MSDT involves the synthesis target-domain-looking images under the guidance of acquired source modalities and target domain. Existing approaches involve single-source and multi-source domain transformation algorithms. The single-source-based methods (de Bel et al., 2021, Hoffman et al., 2018, Huang et al., 2022, Isola et al., 2017, Kong et al., 2021, Liu et al., 2017, Özbey et al., 2023, Zhu et al., 2017, Xia et al., 2022) can only perform one-to-one domain transformation, which limits the application in multi-source ultrasound images. Therefore, some multi-source-based methods have been proposed to handle many-to-one domain transformation. For example, GAN-based algorithms (Gao et al., 2019, Saito et al., 2018, Tzeng et al., 2017) align the source and target domains by adversarial learning, in which the implicit characterization susceptible to learning biases may lead to poor fidelity and detail distortion. Approaches (Xu et al., 2018, Peng et al., 2019) adopt category shift and moment matching to achieve domain alignment, respectively. Most of them regard the MSDT problem as transferring the knowledge learned from multiple annotated source datasets to one unlabeled target domain. They ignore the practical situation where most ultrasound images are without annotations, which necessitates heavy manual labor costs. Hence, the main challenges in the research of MSDT are that: (1) the source data acquired from multiple ultrasound domains hampers the effectiveness of mainstream single-source image-to-image translation methods; (2) conventional multi-domain adaption approaches are based on the assumption of massive labeled ultrasound data, which are not applicable to our MSDT task owing to the lack of extensive annotations; (3) poor sample fidelity and quality resulted by learning biases hinders the development of GAN models. The limited feature information of ultrasound images and difficulties in extracting features raised by the poor resolution, tissue boundaries etc., makes it harder for models to preserve detailed structures during the domain transformation process.
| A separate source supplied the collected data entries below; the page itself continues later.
$ cat src/include/xbar_consts.svh
// Crossbar size and width constants, included by the package and every RTL file
`ifndef XBAR_CONSTS_SVH
`define XBAR_CONSTS_SVH

// Port counts
`define XBAR_NUM_INIT   2
`define XBAR_NUM_TARGET 2
`define XBAR_NUM_RULES  3

// Each demux also drives a lane to its decode-error responder
`define XBAR_NUM_LANES  (`XBAR_NUM_TARGET + 1)

// Payload widths
`define XBAR_ADDR_W     32
`define XBAR_DATA_W     32
`define XBAR_ID_W       4   // Initiator-side ID, target side adds one bit

// Outstanding requests per initiator
`define XBAR_MAX_TRANS  7

`endif
$ cat src/logic/xbar_pkg.sv
// Shared crossbar types: payload vectors, channel structs and address rules
`include "xbar_consts.svh"

package xbar_pkg;

  typedef logic [`XBAR_ADDR_W-1:0] addr_t;
  typedef logic [`XBAR_DATA_W-1:0] data_t;
  typedef logic [`XBAR_ID_W-1:0]   init_id_t;
  typedef logic [`XBAR_ID_W:0]     tgt_id_t;   // Top bit names the initiator
  typedef logic [$clog2(`XBAR_NUM_TARGET)-1:0] tgt_idx_t;
  typedef logic [1:0]              sel_t;      // Value 2 selects the error responder
  typedef logic [1:0]              resp_code_t;

  localparam resp_code_t RESP_OKAY   = 2'b00;
  localparam resp_code_t RESP_DECERR = 2'b11;

  typedef struct packed {
    addr_t    addr;
    init_id_t id;
    logic     write;
    data_t    wdata;
  } init_req_t;

  typedef struct packed {
    addr_t   addr;
    tgt_id_t id;
    logic    write;
    data_t   wdata;
  } tgt_req_t;

  typedef struct packed {
    init_id_t   id;
    data_t      rdata;
    resp_code_t code;
  } init_rsp_t;

  typedef struct packed {
    tgt_id_t    id;
    data_t      rdata;
    resp_code_t code;
  } tgt_rsp_t;

  // Match when start_addr <= addr < end_addr
  typedef struct packed {
    tgt_idx_t idx;
    addr_t    start_addr;
    addr_t    end_addr;
  } rule_t;

endpackage

$ cat src/logic/xbar_top.sv
// Crossbar top level; one demux and error responder per initiator, one mux per target
`timescale 1ns/1ns
`include "xbar_consts.svh"

module xbar_top (
  input  logic                                        clk_i,
  input  logic                                        reset_i,
  input  xbar_pkg::init_req_t [`XBAR_NUM_INIT-1:0]    init_req_i,
  input  logic [`XBAR_NUM_INIT-1:0]                   init_req_valid_i,
  output logic [`XBAR_NUM_INIT-1:0]                   init_req_ready_o,
  output xbar_pkg::init_rsp_t [`XBAR_NUM_INIT-1:0]    init_rsp_o,
  output logic [`XBAR_NUM_INIT-1:0]                   init_rsp_valid_o,
  input  logic [`XBAR_NUM_INIT-1:0]                   init_rsp_ready_i,
  output xbar_pkg::tgt_req_t [`XBAR_NUM_TARGET-1:0]   tgt_req_o,
  output logic [`XBAR_NUM_TARGET-1:0]                 tgt_req_valid_o,
  input  logic [`XBAR_NUM_TARGET-1:0]                 tgt_req_ready_i,
  input  xbar_pkg::tgt_rsp_t [`XBAR_NUM_TARGET-1:0]   tgt_rsp_i,
  input  logic [`XBAR_NUM_TARGET-1:0]                 tgt_rsp_valid_i,
  output logic [`XBAR_NUM_TARGET-1:0]                 tgt_rsp_ready_o,
  input  xbar_pkg::rule_t [`XBAR_NUM_RULES-1:0]       addr_map_i,  // Shared by all initiators
  input  logic [`XBAR_NUM_INIT-1:0]                   en_default_i,
  input  xbar_pkg::tgt_idx_t [`XBAR_NUM_INIT-1:0]     default_idx_i
);

  import xbar_pkg::*;

  // Demux side, indexed [initiator][lane]
  init_req_t [`XBAR_NUM_INIT-1:0][`XBAR_NUM_LANES-1:0] dmx_req;
  logic      [`XBAR_NUM_INIT-1:0][`XBAR_NUM_LANES-1:0] dmx_valid;
  logic      [`XBAR_NUM_INIT-1:0][`XBAR_NUM_LANES-1:0] dmx_ready;
  init_rsp_t [`XBAR_NUM_INIT-1:0][`XBAR_NUM_LANES-1:0] dmx_rsp;
  logic      [`XBAR_NUM_INIT-1:0][`XBAR_NUM_LANES-1:0] dmx_rsp_valid;
  logic      [`XBAR_NUM_INIT-1:0][`XBAR_NUM_LANES-1:0] dmx_rsp_ready;

  // Mux side, indexed [target][initiator]
  init_req_t [`XBAR_NUM_TARGET-1:0][`XBAR_NUM_INIT-1:0] mux_req;
  logic      [`XBAR_NUM_TARGET-1:0][`XBAR_NUM_INIT-1:0] mux_valid;
  logic      [`XBAR_NUM_TARGET-1:0][`XBAR_NUM_INIT-1:0] mux_ready;
  init_rsp_t [`XBAR_NUM_TARGET-1:0][`XBAR_NUM_INIT-1:0] mux_rsp;
  logic      [`XBAR_NUM_TARGET-1:0][`XBAR_NUM_INIT-1:0] mux_rsp_valid;
  logic      [`XBAR_NUM_TARGET-1:0][`XBAR_NUM_INIT-1:0] mux_rsp_ready;

  for (genvar i = 0; i < `XBAR_NUM_INIT; i++) begin : gen_init
    xbar_demux u_xbar_demux (
      .clk_i            (clk_i),
      .reset_i          (reset_i),
      .init_req_i       (init_req_i[i]),
      .init_req_valid_i (init_req_valid_i[i]),
      .init_req_ready_o (init_req_ready_o[i]),
      .init_rsp_o       (init_rsp_o[i]),
      .init_rsp_valid_o (init_rsp_valid_o[i]),
      .init_rsp_ready_i (init_rsp_ready_i[i]),
      .addr_map_i       (addr_map_i),
      .en_default_i     (en_default_i[i]),
      .default_idx_i    (default_idx_i[i]),
      .lane_req_o       (dmx_req[i]),
      .lane_valid_o     (dmx_valid[i]),
      .lane_ready_i     (dmx_ready[i]),
      .lane_rsp_i       (dmx_rsp[i]),
      .lane_rsp_valid_i (dmx_rsp_valid[i]),
      .lane_rsp_ready_o (dmx_rsp_ready[i])
    );

    // Last lane ends in the error responder
    err_target u_err_target (
      .clk_i       (clk_i),
      .reset_i     (reset_i),
      .req_i       (dmx_req[i][`XBAR_NUM_TARGET]),
      .req_valid_i (dmx_valid[i][`XBAR_NUM_TARGET]),
      .req_ready_o (dmx_ready[i][`XBAR_NUM_TARGET]),
      .rsp_o       (dmx_rsp[i][`XBAR_NUM_TARGET]),
      .rsp_valid_o (dmx_rsp_valid[i][`XBAR_NUM_TARGET]),
      .rsp_ready_i (dmx_rsp_ready[i][`XBAR_NUM_TARGET])
    );

    for (genvar j = 0; j < `XBAR_NUM_TARGET; j++) begin : gen_cross
      assign mux_req[j][i]       = dmx_req[i][j];
      assign mux_valid[j][i]     = dmx_valid[i][j];
      assign dmx_ready[i][j]     = mux_ready[j][i];
      assign dmx_rsp[i][j]       = mux_rsp[j][i];
      assign dmx_rsp_valid[i][j] = mux_rsp_valid[j][i];
      assign mux_rsp_ready[j][i] = dmx_rsp_ready[i][j];
    end
  end

  for (genvar j = 0; j < `XBAR_NUM_TARGET; j++) begin : gen_tgt
    xbar_mux u_xbar_mux (
      .clk_i            (clk_i),
      .reset_i          (reset_i),
      .init_req_i       (mux_req[j]),
      .init_valid_i     (mux_valid[j]),
      .init_ready_o     (mux_ready[j]),
      .init_rsp_o       (mux_rsp[j]),
      .init_rsp_valid_o (mux_rsp_valid[j]),
      .init_rsp_ready_i (mux_rsp_ready[j]),
      .tgt_req_o        (tgt_req_o[j]),
      .tgt_req_valid_o  (tgt_req_valid_o[j]),
      .tgt_req_ready_i  (tgt_req_ready_i[j]),
      .tgt_rsp_i        (tgt_rsp_i[j]),
      .tgt_rsp_valid_i  (tgt_rsp_valid_i[j]),
      .tgt_rsp_ready_o  (tgt_rsp_ready_o[j])
    );
  end

endmodule

$ cat src/logic/xbar_mux.sv
// Per-target round-robin mux; tags IDs with the initiator, registers one beat, routes responses
`timescale 1ns/1ns
`include "xbar_consts.svh"

module xbar_mux (
  input  logic                                      clk_i,
  input  logic                                      reset_i,
  input  xbar_pkg::init_req_t [`XBAR_NUM_INIT-1:0]  init_req_i,
  input  logic [`XBAR_NUM_INIT-1:0]                 init_valid_i,
  output logic [`XBAR_NUM_INIT-1:0]                 init_ready_o,
  output xbar_pkg::init_rsp_t [`XBAR_NUM_INIT-1:0]  init_rsp_o,
  output logic [`XBAR_NUM_INIT-1:0]                 init_rsp_valid_o,
  input  logic [`XBAR_NUM_INIT-1:0]                 init_rsp_ready_i,
  output xbar_pkg::tgt_req_t                        tgt_req_o,
  output logic                                      tgt_req_valid_o,
  input  logic                                      tgt_req_ready_i,
  input  xbar_pkg::tgt_rsp_t                        tgt_rsp_i,
  input  logic                                      tgt_rsp_valid_i,
  output logic                                      tgt_rsp_ready_o
);

  import xbar_pkg::*;

  logic      prio;        // Initiator that wins a tie
  logic      gnt_idx;
  logic      gnt_valid;
  logic      load_en;
  logic      rsp_dst;     // Initiator named by the response ID
  init_req_t gnt_req;
  tgt_req_t  req_q;
  logic      req_valid_q;

  // Two initiators, so round robin is a single priority bit
  always_comb begin
    gnt_idx = prio;
    if (!init_valid_i[prio]) begin
      gnt_idx = !prio;
    end
  end

  assign gnt_valid = |init_valid_i;
  assign gnt_req   = init_req_i[gnt_idx];

  // Register is free when empty or draining this cycle
  assign load_en = !req_valid_q || tgt_req_ready_i;

  always_comb begin
    for (int i = 0; i < `XBAR_NUM_INIT; i++) begin
      init_ready_o[i] = load_en && gnt_valid && (gnt_idx == 1'(i));
    end
  end

  always_ff @(posedge clk_i) begin
    if (load_en && gnt_valid) begin
      req_q.addr  <= gnt_req.addr;
      req_q.id    <= tgt_id_t'({gnt_idx, gnt_req.id});  // Prefix with source initiator
      req_q.write <= gnt_req.write;
      req_q.wdata <= gnt_req.wdata;
    end
  end

  always_ff @(posedge clk_i) begin
    if (reset_i) begin
      req_valid_q <= 1'b0;
      prio        <= 1'b0;
    end else if (load_en) begin
      req_valid_q <= gnt_valid;
      if (gnt_valid) begin
        prio <= !gnt_idx;     // Other side goes first next time
      end
    end
  end

  assign tgt_req_o       = req_q;
  assign tgt_req_valid_o = req_valid_q;

  // Response path is purely combinational
  assign rsp_dst = tgt_rsp_i.id[`XBAR_ID_W];

  always_comb begin
    for (int i = 0; i < `XBAR_NUM_INIT; i++) begin
      init_rsp_o[i].id    = tgt_rsp_i.id[`XBAR_ID_W-1:0];
      init_rsp_o[i].rdata = tgt_rsp_i.rdata;
      init_rsp_o[i].code  = tgt_rsp_i.code;
      init_rsp_valid_o[i] = tgt_rsp_valid_i && (rsp_dst == 1'(i));
    end
  end

  assign tgt_rsp_ready_o = init_rsp_ready_i[rsp_dst];

endmodule

$ cat src/logic/err_target.sv
// Decode-error responder; absorbs unmapped requests and answers each with DECERR
`timescale 1ns/1ns
`include "xbar_consts.svh"

module err_target (
  input  logic                clk_i,
  input  logic                reset_i,
  input  xbar_pkg::init_req_t req_i,
  input  logic                req_valid_i,
  output logic                req_ready_o,
  output xbar_pkg::init_rsp_t rsp_o,
  output logic                rsp_valid_o,
  input  logic                rsp_ready_i
);

  import xbar_pkg::*;

  init_id_t   id_mem [2];   // Two pending IDs
  logic       wr_ptr;
  logic       rd_ptr;
  logic [1:0] count;
  logic       push;
  logic       pop;

  assign req_ready_o = (count != 2'd2);
  assign rsp_valid_o = (count != 2'd0);

  assign push = req_valid_i && req_ready_o;
  assign pop  = rsp_valid_o && rsp_ready_i;

  always_comb begin
    rsp_o       = '0;
    rsp_o.id    = id_mem[rd_ptr];
    rsp_o.code  = RESP_DECERR;   // rdata stays zero
  end

  always_ff @(posedge clk_i) begin
    if (push) begin
      id_mem[wr_ptr] <= req_i.id;
    end
  end

  always_ff @(posedge clk_i) begin
    if (reset_i) begin
      wr_ptr <= 1'b0;
      rd_ptr <= 1'b0;
      count  <= 2'd0;
    end else begin
      if (push) begin
        wr_ptr <= !wr_ptr;
      end
      if (pop) begin
        rd_ptr <= !rd_ptr;
      end
      case ({push, pop})
        2'b10:   count <= count + 2'd1;
        2'b01:   count <= count - 2'd1;
        default: count <= count;
      endcase
    end
  end

endmodule

$ cat src/logic/xbar_demux.sv
// Per-initiator request steering onto target lanes or the error lane, with in-order responses
`timescale 1ns/1ns
`include "xbar_consts.svh"

module xbar_demux (
  input  logic                                       clk_i,
  input  logic                                       reset_i,
  input  xbar_pkg::init_req_t                        init_req_i,
  input  logic                                       init_req_valid_i,
  output logic                                       init_req_ready_o,
  output xbar_pkg::init_rsp_t                        init_rsp_o,
  output logic                                       init_rsp_valid_o,
  input  logic                                       init_rsp_ready_i,
  input  xbar_pkg::rule_t [`XBAR_NUM_RULES-1:0]      addr_map_i,
  input  logic                                       en_default_i,
  input  xbar_pkg::tgt_idx_t                         default_idx_i,
  output xbar_pkg::init_req_t [`XBAR_NUM_LANES-1:0]  lane_req_o,
  output logic [`XBAR_NUM_LANES-1:0]                 lane_valid_o,
  input  logic [`XBAR_NUM_LANES-1:0]                 lane_ready_i,
  input  xbar_pkg::init_rsp_t [`XBAR_NUM_LANES-1:0]  lane_rsp_i,
  input  logic [`XBAR_NUM_LANES-1:0]                 lane_rsp_valid_i,
  output logic [`XBAR_NUM_LANES-1:0]                 lane_rsp_ready_o
);

  import xbar_pkg::*;

  localparam int cnt_w = $clog2(`XBAR_MAX_TRANS + 1);

  tgt_idx_t           dec_idx;
  logic               dec_error;
  sel_t               sel;
  sel_t               last_sel;     // Destination of the outstanding requests
  logic [cnt_w-1:0]   out_cnt;
  logic               allow;
  logic               lane_rdy;
  logic               req_fire;
  logic               rsp_fire;

  addr_decode u_addr_decode (
    .addr_i        (init_req_i.addr),
    .addr_map_i    (addr_map_i),
    .en_default_i  (en_default_i),
    .default_idx_i (default_idx_i),
    .idx_o         (dec_idx),
    .dec_error_o   (dec_error)
  );

  assign sel = dec_error ? sel_t'(`XBAR_NUM_TARGET) : sel_t'(dec_idx);

  // New destination only once everything has drained, never past the limit
  assign allow = (out_cnt == '0) ||
                 ((sel == last_sel) && (out_cnt != cnt_w'(`XBAR_MAX_TRANS)));

  always_comb begin
    lane_rdy = 1'b0;
    for (int k = 0; k < `XBAR_NUM_LANES; k++) begin
      lane_req_o[k]   = init_req_i;  // Payload fans out, valid picks the lane
      lane_valid_o[k] = init_req_valid_i && allow && (sel == sel_t'(k));
      if (sel == sel_t'(k)) begin
        lane_rdy = lane_ready_i[k];
      end
    end
  end

  assign init_req_ready_o = allow && lane_rdy;

  // Responses come back on the lane that holds the outstanding requests
  always_comb begin
    init_rsp_o       = '0;
    init_rsp_valid_o = 1'b0;
    for (int k = 0; k < `XBAR_NUM_LANES; k++) begin
      lane_rsp_ready_o[k] = init_rsp_ready_i && (last_sel == sel_t'(k));
      if (last_sel == sel_t'(k)) begin
        init_rsp_o       = lane_rsp_i[k];
        init_rsp_valid_o = lane_rsp_valid_i[k];
      end
    end
  end

  assign req_fire = init_req_valid_i && init_req_ready_o;
  assign rsp_fire = init_rsp_valid_o && init_rsp_ready_i;

  always_ff @(posedge clk_i) begin
    if (reset_i) begin
      last_sel <= '0;
      out_cnt  <= '0;
    end else begin
      if (req_fire) begin
        last_sel <= sel;
      end
      if (req_fire && !rsp_fire) begin
        out_cnt <= out_cnt + 1'b1;
      end else if (!req_fire && rsp_fire) begin
        out_cnt <= out_cnt - 1'b1;
      end
    end
  end

endmodule

$ cat src/logic/addr_decode.sv
// Address decoder for one initiator; maps an address onto a target index via the rule map
`timescale 1ns/1ns
`include "xbar_consts.svh"

module addr_decode (
  input  xbar_pkg::addr_t                        addr_i,
  input  xbar_pkg::rule_t [`XBAR_NUM_RULES-1:0]  addr_map_i,
  input  logic                                   en_default_i,
  input  xbar_pkg::tgt_idx_t                     default_idx_i,
  output xbar_pkg::tgt_idx_t                     idx_o,
  output logic                                   dec_error_o
);

  import xbar_pkg::*;

  tgt_idx_t match_idx;
  logic     match;

  // Walk all rules, a later hit overrides an earlier one
  always_comb begin
    match     = 1'b0;
    match_idx = '0;
    for (int r = 0; r < `XBAR_NUM_RULES; r++) begin
      if ((addr_i >= addr_map_i[r].start_addr) && (addr_i < addr_map_i[r].end_addr)) begin
        match     = 1'b1;
        match_idx = addr_map_i[r].idx;
      end
    end
  end

  always_comb begin
    idx_o       = match_idx;
    dec_error_o = 1'b0;
    if (!match) begin
      idx_o       = default_idx_i;  // Only meaningful when the default is on
      dec_error_o = !en_default_i;
    end
  end

endmodule

$ cat config.mk
export PLATFORM = sky130hd
export DESIGN_NAME = xbar_top
export DESIGN_NICKNAME = d
export VERILOG_FILES = /design/src/logic/xbar_pkg.sv /design/src/logic/xbar_top.sv /design/src/logic/xbar_mux.sv /design/src/logic/err_target.sv /design/src/logic/xbar_demux.sv /design/src/logic/addr_decode.sv
export VERILOG_INCLUDE_DIRS = /design/src /design/src/include
export SDC_FILE = /design/constraint.sdc
export NUM_CORES = 1
export LEC_CHECK = 0
export BUFFER_PORTS_ARGS = -buffer_cell sky130_fd_sc_hd__buf_2
export CAP_MARGIN = 20
export CORE_AREA = 2 2 253 255
export DETAILED_ROUTE_END_ITERATION = 16
export DIE_AREA = 0 0 255 257
export HOLD_SLACK_MARGIN = 0.06
export PLACE_DENSITY_LB_ADDON = 0.1
export SYNTH_ARGS = -nofsm -noshare
export SYNTH_HDL_FRONTEND = slang
export SYNTH_SLANG_ARGS = --single-unit
$ cat constraint.sdc
create_clock -name clk_i -period 6.65 [get_ports clk_i]
set_input_delay 0.3325 -clock clk_i [delete_from_list [all_inputs] [get_ports clk_i]]
set_output_delay 0.3325 -clock clk_i [all_outputs]
set_load 0.05 [all_outputs]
In this paper, we propose a novel unsupervised many-to-one domain transformation model called M2O-DiffGAN to tackle MSDT task for ultrasound image synthesis using multi-source unlabeled data. The M2O-DiffGAN integrates a domain combination scheme using a many-to-one adversarial learning skeleton and conditional adversarial diffusive generation to achieve efficient and high-fidelity multi-source domain standardization in ultrasound images. It can be adopted for normalizing images from multi-centers thus allowing existing dataset-specific ultrasound image analysis methods generalizable to different datasets. Images domain-adapted via the M2O-DiffGAN are highly consistent in intensity distribution with target domain, facilitating large uniformly-distributed ultrasound datasets acquisition.

In summary, major contributions can be summarized as follows:

We dispose complex multiple unlabeled ultrasound domains jointly modeling problem through a many-to-one adversarial learning procedure. A unified forward GAN and multiple domain-specific backward GANs compose multi-way cycle-consistent GANs for each source domain and produce paired target–source samples to train subsequent diffusive generation module.

Considering the dilemma in extracting features of ultrasound images, a conditional adversarial diffusive generation module with more stable inference process is adopted to generate high-fidelity ultrasound images, which incorporates an adversarial projector to capture reverse transition probabilities over large step sizes to increase the image sampling efficiency.

Besides, considering the inherent limited feature information of ultrasound images, an ultrasound-specific content loss constraint is designed to extract more perceptual information and provide more accurate guidance for the MSDT task.

Massive qualitative and quantitative results of the domain transformation on six clinical ultrasound datasets (including thyroid, carotid and breast ultrasound images) are provided to demonstrate the state-of-the-art performance of our proposed M2O-DiffGAN.